▶ _PROBLEM REQUIREMENTS_
What lines below mention the word "packet"? Copy each one.

(Saved entries)
-------------------------
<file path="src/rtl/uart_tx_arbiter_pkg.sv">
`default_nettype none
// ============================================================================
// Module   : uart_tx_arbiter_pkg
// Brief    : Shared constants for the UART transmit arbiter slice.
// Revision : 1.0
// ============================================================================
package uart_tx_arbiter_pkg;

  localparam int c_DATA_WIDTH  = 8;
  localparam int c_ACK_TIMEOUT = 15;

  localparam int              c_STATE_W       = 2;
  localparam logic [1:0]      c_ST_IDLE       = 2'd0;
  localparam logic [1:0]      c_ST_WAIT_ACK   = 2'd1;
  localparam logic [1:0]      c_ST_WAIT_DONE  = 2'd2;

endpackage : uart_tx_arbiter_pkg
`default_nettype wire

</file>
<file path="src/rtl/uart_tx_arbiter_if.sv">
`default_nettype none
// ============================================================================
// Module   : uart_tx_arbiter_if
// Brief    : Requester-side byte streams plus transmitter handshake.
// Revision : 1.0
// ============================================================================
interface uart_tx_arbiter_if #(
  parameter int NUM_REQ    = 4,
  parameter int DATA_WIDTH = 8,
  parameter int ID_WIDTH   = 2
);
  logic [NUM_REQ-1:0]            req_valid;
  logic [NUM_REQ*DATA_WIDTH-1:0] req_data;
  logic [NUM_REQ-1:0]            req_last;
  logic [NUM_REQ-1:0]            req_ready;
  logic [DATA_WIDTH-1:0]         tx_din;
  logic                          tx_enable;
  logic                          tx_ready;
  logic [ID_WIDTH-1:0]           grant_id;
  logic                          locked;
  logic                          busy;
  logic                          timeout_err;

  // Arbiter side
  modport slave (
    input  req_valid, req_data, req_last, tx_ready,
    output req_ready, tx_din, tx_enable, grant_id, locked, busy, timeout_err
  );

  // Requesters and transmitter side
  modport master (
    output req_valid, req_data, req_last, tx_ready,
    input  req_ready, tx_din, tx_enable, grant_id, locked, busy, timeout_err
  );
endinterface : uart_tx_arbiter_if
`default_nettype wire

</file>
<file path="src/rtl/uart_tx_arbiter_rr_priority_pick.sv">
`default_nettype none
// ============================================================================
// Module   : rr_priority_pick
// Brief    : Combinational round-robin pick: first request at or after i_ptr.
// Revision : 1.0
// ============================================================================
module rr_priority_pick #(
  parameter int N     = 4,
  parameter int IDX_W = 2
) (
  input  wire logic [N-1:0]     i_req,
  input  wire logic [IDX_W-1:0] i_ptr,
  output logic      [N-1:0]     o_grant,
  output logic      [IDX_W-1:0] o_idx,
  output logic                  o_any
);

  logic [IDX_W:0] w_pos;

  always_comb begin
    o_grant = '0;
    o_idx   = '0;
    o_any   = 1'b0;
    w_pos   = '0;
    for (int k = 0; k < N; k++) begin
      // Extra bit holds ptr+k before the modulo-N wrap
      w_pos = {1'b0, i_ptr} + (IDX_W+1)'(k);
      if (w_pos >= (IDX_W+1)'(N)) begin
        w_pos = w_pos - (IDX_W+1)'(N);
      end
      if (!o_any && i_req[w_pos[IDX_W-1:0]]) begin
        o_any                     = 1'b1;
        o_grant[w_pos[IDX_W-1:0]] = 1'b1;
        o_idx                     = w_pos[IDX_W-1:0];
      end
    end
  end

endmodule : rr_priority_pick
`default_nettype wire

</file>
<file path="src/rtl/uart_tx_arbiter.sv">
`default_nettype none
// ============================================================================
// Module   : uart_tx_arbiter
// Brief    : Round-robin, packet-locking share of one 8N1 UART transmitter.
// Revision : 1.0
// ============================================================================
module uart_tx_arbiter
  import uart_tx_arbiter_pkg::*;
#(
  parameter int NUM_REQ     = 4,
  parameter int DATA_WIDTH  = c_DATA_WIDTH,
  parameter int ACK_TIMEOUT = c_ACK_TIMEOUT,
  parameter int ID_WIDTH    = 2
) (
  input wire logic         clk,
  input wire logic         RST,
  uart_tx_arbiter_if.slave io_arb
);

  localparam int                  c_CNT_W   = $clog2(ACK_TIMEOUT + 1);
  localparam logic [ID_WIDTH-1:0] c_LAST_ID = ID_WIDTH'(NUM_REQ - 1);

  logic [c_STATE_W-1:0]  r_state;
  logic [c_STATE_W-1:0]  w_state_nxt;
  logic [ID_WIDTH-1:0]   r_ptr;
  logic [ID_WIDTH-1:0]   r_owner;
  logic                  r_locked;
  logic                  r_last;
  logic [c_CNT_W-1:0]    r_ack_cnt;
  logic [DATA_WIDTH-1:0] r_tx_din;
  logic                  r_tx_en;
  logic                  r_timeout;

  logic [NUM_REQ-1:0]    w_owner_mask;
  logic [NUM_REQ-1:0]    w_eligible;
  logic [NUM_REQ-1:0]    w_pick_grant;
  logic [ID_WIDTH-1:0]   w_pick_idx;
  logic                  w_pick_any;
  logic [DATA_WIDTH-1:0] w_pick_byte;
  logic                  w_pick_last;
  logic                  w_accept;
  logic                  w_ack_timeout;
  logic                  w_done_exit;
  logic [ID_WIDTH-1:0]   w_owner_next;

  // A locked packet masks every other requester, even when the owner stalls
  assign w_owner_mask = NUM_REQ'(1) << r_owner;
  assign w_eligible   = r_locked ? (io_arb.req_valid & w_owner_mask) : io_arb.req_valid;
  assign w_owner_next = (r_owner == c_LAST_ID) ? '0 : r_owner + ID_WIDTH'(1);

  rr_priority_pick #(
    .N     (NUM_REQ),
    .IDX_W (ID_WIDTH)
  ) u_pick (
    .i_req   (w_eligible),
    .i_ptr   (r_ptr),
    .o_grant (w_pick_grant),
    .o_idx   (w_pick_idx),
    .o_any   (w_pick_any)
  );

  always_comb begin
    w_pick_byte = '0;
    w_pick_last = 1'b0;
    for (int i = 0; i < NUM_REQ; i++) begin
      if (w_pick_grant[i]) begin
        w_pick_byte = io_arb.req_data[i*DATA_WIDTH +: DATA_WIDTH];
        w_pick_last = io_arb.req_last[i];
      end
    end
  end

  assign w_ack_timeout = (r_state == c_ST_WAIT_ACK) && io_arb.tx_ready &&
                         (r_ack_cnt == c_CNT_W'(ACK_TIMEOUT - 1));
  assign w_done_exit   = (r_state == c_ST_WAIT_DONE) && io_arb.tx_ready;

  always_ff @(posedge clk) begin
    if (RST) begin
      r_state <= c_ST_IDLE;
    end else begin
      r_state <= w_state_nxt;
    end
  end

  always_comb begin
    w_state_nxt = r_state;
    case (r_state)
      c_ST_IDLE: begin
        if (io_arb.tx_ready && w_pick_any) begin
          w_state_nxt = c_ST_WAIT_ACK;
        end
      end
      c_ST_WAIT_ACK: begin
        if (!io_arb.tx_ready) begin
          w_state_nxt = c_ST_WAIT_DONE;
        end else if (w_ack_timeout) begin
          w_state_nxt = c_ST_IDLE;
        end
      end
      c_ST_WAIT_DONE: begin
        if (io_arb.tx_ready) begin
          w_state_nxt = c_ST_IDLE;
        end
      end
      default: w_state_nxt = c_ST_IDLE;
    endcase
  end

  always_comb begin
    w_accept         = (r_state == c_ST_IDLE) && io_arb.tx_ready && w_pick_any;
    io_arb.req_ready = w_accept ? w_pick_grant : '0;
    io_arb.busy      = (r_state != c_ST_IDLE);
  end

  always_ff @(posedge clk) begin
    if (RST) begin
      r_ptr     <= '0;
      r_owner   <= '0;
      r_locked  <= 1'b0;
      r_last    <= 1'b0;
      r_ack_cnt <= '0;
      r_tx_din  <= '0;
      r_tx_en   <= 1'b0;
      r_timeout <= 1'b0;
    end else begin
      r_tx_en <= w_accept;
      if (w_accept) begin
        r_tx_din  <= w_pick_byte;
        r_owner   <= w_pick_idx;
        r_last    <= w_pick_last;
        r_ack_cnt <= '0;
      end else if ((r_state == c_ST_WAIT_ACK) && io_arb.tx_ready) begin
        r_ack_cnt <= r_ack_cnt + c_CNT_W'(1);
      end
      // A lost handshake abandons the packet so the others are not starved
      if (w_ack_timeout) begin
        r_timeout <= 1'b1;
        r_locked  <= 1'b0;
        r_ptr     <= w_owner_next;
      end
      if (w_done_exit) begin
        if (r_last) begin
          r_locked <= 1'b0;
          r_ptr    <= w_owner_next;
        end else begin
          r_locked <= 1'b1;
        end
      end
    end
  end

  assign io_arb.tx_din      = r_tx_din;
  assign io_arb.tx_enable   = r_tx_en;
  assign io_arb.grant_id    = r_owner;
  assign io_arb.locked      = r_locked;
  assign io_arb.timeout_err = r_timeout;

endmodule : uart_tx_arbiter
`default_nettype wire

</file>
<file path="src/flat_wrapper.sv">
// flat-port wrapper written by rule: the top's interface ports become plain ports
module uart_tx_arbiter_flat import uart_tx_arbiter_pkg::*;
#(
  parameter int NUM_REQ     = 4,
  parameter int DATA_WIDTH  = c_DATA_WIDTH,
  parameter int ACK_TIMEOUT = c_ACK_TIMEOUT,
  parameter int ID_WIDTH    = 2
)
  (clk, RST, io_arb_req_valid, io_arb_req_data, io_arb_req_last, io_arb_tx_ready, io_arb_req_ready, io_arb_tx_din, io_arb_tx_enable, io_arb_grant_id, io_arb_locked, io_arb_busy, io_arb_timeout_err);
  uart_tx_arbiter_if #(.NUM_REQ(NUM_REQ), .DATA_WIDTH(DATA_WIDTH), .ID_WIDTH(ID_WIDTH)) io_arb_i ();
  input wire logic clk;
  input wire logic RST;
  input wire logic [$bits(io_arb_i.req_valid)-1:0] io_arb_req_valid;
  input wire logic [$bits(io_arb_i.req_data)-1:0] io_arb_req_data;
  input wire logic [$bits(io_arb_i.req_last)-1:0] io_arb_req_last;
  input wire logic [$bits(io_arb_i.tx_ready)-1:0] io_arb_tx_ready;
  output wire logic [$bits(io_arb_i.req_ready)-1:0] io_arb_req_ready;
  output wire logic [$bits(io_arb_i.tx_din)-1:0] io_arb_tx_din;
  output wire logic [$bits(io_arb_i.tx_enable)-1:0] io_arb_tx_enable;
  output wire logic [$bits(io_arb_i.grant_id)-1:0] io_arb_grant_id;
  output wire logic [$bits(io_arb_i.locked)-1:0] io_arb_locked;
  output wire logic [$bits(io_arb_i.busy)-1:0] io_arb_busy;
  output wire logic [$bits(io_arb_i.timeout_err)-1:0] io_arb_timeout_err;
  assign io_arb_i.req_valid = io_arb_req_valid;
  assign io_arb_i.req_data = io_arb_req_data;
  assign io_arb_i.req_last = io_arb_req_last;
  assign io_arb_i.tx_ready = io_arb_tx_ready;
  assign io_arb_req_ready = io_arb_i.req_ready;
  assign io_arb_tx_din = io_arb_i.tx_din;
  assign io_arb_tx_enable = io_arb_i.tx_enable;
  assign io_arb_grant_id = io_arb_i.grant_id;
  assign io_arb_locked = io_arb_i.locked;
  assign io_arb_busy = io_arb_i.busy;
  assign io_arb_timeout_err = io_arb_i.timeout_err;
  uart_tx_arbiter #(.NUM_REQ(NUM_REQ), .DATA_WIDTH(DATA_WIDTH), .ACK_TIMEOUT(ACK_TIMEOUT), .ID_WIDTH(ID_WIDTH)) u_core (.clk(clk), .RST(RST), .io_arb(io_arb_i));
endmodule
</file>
-------------------------
▶ _SOLUTION_
// Brief    : Round-robin, packet-locking share of one 8N1 UART transmitter.
  // A locked packet masks every other requester, even when the owner stalls
      // A lost handshake abandons the packet so the others are not starved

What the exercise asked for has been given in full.